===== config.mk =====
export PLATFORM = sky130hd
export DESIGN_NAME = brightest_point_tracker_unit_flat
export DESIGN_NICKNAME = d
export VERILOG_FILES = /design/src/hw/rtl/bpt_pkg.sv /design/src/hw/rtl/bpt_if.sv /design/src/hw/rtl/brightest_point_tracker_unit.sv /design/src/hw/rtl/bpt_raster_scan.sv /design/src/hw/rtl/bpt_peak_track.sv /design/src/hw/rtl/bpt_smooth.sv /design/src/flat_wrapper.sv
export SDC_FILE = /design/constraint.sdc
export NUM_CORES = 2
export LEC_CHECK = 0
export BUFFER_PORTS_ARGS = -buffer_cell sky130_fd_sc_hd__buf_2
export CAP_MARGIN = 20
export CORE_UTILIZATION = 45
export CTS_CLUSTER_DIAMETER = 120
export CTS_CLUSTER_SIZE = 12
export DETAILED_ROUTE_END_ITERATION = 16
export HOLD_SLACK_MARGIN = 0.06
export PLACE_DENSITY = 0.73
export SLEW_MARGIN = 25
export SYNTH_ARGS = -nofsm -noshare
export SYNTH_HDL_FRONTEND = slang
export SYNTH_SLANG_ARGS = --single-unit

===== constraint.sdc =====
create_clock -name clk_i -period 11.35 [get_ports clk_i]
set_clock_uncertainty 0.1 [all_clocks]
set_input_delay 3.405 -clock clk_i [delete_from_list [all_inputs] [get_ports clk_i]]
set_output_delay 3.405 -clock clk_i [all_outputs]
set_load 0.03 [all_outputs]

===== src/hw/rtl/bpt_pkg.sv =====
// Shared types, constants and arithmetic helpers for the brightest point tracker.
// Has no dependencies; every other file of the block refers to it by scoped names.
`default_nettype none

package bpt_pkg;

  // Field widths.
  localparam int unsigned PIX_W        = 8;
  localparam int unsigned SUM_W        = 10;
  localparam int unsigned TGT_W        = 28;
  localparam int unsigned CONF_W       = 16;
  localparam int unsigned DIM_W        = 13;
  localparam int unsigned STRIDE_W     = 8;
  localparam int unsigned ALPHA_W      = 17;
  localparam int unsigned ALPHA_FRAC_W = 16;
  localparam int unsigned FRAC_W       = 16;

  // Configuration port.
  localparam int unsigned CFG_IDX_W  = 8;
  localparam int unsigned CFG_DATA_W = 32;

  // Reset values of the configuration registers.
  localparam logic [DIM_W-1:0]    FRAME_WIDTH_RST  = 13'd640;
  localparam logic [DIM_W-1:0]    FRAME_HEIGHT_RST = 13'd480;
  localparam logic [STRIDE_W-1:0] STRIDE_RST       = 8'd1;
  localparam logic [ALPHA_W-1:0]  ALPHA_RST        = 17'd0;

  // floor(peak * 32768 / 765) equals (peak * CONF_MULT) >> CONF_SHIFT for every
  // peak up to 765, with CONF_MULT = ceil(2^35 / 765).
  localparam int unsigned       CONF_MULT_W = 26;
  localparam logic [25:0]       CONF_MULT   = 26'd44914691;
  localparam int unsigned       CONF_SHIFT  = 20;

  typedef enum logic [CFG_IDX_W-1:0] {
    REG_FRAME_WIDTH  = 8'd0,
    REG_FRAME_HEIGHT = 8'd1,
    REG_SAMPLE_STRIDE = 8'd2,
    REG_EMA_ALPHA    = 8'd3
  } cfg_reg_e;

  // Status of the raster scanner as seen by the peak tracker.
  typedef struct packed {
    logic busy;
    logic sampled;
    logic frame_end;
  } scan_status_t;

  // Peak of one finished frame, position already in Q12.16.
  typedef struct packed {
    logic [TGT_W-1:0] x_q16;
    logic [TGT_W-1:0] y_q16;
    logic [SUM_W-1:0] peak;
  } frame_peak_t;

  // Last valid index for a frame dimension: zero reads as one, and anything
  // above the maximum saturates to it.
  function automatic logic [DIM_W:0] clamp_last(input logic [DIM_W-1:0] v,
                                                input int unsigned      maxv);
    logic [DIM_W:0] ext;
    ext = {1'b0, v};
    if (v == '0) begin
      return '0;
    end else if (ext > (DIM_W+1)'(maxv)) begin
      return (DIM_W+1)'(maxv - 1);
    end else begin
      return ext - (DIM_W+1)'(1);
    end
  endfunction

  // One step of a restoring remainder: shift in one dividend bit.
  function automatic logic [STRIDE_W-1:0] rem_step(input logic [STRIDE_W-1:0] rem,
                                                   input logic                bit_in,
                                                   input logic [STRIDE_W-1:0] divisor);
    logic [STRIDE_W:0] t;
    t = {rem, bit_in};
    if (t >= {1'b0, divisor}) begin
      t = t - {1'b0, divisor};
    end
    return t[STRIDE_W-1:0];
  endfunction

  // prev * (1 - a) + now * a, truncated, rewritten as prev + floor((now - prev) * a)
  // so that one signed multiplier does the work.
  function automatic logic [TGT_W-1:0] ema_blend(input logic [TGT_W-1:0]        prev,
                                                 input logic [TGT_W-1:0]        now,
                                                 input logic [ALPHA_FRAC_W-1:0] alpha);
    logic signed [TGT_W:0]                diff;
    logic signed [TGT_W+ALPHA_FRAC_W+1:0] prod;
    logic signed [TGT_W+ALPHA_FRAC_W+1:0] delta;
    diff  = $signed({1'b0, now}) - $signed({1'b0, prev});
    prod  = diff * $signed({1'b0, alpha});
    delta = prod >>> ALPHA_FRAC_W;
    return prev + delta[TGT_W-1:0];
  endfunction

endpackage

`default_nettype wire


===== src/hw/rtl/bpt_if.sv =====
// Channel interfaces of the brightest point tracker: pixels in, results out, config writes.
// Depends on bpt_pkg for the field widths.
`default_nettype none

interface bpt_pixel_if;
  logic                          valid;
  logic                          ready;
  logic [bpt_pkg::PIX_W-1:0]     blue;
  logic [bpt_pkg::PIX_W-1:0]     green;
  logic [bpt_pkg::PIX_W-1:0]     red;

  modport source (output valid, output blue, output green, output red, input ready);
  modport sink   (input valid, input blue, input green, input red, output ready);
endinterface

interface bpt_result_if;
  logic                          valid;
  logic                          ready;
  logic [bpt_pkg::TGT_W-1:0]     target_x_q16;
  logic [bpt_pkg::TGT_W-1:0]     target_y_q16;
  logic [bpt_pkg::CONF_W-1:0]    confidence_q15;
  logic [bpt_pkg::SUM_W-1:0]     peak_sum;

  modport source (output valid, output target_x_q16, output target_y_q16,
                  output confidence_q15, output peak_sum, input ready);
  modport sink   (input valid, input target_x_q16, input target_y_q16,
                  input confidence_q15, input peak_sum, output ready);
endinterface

--

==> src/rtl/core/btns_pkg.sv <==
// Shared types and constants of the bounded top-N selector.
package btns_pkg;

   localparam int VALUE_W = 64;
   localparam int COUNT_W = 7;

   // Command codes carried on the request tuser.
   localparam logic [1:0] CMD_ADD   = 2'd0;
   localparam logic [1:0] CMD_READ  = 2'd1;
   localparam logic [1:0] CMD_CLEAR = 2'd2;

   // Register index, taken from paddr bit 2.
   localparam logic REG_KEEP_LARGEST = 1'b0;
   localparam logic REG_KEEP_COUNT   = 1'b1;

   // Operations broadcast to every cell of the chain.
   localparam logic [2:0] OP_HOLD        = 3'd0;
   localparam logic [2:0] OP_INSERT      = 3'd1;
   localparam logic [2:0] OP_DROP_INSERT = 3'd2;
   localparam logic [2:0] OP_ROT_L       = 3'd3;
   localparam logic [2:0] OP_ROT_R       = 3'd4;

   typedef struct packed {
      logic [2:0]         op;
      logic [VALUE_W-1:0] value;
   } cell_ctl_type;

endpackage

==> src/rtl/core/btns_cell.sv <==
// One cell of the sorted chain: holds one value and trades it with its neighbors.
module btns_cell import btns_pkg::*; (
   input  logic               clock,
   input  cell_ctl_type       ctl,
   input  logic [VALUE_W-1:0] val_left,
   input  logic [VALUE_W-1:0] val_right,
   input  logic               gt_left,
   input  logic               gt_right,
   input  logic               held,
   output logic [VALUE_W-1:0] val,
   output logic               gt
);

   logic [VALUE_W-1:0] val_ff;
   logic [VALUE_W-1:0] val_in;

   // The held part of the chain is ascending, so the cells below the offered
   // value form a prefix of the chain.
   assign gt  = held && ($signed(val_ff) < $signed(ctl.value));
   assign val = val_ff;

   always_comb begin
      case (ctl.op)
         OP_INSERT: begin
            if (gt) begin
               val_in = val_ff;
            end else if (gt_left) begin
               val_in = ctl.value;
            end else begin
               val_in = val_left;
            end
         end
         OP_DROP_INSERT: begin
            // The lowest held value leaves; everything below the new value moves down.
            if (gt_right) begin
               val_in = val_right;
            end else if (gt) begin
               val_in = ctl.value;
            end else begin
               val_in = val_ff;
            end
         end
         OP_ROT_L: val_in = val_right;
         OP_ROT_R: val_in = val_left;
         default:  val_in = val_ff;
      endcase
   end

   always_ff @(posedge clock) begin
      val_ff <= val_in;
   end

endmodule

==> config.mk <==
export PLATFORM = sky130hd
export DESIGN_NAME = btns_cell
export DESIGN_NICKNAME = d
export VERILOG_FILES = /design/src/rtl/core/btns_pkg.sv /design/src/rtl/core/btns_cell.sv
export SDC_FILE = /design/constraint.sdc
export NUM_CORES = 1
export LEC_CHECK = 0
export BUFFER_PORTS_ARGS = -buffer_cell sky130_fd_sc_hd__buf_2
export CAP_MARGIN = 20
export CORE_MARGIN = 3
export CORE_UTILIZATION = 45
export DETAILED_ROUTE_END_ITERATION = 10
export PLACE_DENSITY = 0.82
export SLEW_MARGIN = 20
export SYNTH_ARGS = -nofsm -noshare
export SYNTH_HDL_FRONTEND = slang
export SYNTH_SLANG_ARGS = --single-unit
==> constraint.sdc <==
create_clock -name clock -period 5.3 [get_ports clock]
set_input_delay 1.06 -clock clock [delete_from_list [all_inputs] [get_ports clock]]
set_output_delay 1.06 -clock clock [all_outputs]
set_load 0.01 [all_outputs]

* * *

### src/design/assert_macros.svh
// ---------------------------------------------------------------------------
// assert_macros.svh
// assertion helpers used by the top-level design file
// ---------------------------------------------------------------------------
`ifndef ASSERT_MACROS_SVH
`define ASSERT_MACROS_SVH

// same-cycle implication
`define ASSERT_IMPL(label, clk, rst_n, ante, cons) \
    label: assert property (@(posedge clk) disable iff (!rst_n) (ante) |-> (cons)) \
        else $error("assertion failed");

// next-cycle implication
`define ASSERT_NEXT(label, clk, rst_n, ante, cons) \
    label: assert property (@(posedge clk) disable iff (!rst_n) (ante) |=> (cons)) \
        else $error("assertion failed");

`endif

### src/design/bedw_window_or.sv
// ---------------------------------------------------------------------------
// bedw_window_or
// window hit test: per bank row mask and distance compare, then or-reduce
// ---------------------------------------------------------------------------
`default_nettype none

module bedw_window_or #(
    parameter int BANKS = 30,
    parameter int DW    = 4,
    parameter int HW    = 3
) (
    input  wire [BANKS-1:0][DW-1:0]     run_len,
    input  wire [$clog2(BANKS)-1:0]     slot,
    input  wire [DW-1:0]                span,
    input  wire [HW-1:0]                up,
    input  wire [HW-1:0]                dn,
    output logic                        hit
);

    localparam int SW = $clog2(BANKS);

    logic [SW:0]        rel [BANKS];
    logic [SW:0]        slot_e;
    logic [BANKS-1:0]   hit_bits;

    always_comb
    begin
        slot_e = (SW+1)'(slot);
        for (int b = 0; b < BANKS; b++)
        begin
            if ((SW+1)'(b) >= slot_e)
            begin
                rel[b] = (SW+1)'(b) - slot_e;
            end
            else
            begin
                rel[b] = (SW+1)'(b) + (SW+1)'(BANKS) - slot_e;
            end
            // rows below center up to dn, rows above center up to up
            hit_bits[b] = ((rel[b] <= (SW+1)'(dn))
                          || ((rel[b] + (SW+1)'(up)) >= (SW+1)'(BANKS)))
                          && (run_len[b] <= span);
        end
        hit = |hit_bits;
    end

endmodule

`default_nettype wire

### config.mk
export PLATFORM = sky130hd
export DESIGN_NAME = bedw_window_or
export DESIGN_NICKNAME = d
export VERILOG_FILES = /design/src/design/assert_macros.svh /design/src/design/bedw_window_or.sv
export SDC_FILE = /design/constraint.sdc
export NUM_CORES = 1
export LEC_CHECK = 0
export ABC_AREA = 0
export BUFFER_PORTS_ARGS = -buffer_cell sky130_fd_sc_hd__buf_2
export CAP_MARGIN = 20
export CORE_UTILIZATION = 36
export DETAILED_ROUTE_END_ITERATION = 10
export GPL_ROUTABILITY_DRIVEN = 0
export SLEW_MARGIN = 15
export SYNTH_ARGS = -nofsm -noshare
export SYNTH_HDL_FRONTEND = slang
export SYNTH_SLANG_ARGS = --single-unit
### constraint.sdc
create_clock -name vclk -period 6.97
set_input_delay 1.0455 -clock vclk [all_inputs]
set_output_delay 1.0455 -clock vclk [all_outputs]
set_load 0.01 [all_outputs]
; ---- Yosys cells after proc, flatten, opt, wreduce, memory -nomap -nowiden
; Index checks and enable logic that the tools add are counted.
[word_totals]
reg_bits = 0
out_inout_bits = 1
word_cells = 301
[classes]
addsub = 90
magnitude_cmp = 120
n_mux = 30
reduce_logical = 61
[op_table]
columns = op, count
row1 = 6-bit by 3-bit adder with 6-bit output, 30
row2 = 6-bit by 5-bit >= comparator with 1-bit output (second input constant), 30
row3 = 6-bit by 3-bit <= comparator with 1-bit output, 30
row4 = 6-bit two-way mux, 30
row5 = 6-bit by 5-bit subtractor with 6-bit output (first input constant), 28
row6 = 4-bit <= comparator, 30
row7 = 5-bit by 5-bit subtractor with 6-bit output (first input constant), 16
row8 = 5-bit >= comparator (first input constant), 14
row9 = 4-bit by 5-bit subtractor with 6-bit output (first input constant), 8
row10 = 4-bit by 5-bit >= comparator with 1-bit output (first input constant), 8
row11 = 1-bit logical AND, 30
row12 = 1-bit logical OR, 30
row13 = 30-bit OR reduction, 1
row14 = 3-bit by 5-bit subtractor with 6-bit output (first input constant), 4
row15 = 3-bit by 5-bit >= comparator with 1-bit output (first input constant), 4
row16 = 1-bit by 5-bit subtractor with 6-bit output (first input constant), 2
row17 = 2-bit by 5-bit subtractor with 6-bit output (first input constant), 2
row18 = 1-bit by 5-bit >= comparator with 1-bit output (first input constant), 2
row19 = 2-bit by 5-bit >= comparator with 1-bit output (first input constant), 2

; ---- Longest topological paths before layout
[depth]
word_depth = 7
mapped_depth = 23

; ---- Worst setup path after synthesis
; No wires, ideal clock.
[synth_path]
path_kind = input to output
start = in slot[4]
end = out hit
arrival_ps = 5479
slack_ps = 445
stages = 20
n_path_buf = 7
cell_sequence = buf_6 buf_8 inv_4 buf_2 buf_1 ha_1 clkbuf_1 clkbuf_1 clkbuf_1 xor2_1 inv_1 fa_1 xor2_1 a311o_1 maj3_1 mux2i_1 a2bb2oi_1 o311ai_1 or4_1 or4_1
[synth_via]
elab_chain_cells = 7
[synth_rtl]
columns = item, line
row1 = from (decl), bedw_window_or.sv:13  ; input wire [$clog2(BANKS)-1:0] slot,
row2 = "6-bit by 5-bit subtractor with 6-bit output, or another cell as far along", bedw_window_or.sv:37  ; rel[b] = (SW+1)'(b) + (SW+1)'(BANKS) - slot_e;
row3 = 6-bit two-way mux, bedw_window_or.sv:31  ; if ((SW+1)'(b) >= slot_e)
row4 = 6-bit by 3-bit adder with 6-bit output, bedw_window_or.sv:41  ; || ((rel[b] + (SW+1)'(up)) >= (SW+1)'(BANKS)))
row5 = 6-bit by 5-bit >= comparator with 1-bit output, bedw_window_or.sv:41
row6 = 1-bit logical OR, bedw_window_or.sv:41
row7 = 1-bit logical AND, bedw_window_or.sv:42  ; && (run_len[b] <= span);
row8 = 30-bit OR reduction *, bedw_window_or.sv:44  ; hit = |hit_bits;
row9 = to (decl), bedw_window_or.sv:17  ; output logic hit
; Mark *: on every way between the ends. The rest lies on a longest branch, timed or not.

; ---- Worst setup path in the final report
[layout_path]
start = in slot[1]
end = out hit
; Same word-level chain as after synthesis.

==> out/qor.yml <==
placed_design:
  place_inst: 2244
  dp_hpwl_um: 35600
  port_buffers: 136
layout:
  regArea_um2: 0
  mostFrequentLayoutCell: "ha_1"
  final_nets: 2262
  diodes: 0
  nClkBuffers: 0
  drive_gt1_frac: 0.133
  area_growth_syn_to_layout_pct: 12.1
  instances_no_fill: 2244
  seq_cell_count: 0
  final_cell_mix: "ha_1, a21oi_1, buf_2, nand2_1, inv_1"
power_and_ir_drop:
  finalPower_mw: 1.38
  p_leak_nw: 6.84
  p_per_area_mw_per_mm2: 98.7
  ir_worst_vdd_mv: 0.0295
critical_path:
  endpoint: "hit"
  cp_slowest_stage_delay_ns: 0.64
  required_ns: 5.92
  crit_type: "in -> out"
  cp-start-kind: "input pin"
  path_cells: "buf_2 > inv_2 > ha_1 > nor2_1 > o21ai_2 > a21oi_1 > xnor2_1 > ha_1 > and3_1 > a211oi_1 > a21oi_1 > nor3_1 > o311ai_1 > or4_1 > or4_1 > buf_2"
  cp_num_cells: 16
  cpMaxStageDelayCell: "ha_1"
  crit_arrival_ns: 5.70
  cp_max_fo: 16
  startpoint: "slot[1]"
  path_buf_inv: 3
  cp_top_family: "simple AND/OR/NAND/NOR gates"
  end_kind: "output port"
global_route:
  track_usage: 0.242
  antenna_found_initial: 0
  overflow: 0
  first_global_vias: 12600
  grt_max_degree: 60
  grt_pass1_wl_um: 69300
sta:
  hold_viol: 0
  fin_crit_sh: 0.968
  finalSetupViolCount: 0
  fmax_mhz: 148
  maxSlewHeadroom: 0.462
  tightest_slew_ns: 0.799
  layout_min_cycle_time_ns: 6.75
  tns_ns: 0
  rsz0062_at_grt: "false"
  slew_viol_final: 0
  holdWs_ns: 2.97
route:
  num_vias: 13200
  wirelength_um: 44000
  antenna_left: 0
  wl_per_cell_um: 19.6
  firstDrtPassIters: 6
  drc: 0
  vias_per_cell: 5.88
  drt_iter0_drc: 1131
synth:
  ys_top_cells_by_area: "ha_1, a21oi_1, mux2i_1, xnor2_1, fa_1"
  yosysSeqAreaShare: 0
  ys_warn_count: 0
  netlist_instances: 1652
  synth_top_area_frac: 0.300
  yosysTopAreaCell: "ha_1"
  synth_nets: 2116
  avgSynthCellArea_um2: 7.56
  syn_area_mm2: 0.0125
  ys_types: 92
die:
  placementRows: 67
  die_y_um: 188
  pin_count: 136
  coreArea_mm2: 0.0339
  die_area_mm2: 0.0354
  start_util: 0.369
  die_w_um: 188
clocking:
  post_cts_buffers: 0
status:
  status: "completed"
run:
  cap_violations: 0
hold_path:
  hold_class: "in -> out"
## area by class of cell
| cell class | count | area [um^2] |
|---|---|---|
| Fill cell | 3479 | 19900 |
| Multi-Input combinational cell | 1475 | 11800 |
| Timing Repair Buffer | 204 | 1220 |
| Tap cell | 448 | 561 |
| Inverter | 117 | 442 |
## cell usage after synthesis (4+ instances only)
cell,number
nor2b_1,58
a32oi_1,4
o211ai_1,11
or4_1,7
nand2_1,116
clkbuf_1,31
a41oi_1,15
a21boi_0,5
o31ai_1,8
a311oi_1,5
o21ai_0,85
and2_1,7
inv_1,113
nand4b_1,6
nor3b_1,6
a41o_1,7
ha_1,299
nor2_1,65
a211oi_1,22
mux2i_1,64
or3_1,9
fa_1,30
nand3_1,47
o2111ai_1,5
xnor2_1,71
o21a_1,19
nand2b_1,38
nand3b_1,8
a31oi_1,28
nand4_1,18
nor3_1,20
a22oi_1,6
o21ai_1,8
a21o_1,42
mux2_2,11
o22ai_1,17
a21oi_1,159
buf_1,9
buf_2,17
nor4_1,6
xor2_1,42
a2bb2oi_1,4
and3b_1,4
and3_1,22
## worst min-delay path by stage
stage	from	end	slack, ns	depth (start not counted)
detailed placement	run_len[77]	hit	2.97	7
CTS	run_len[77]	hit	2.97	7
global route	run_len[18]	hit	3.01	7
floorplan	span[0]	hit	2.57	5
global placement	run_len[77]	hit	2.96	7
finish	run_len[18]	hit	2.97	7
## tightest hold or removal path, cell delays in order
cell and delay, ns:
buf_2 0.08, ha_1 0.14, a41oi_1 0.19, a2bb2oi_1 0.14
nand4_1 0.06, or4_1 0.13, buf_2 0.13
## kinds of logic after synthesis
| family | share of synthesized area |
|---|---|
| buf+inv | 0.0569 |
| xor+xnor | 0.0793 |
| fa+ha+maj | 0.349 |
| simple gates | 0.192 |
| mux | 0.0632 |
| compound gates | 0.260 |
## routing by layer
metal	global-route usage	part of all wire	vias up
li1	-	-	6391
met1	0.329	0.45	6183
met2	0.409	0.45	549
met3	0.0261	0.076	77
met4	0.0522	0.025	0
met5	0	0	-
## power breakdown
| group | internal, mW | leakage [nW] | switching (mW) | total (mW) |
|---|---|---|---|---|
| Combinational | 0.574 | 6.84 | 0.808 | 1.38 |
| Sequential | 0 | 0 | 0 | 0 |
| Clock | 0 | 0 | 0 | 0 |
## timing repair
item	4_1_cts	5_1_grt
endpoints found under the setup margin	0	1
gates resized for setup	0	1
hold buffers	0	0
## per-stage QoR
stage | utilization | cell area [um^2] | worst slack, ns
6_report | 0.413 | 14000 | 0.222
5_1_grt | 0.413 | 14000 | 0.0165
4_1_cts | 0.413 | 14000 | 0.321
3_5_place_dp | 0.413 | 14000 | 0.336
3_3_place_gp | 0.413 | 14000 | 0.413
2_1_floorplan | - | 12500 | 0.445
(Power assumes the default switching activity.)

● EXERCISE PROMPT
Since only a number is wanted, report how many lines of the listing include the word "simple".

● SOLUTION TO THIS EXERCISE
2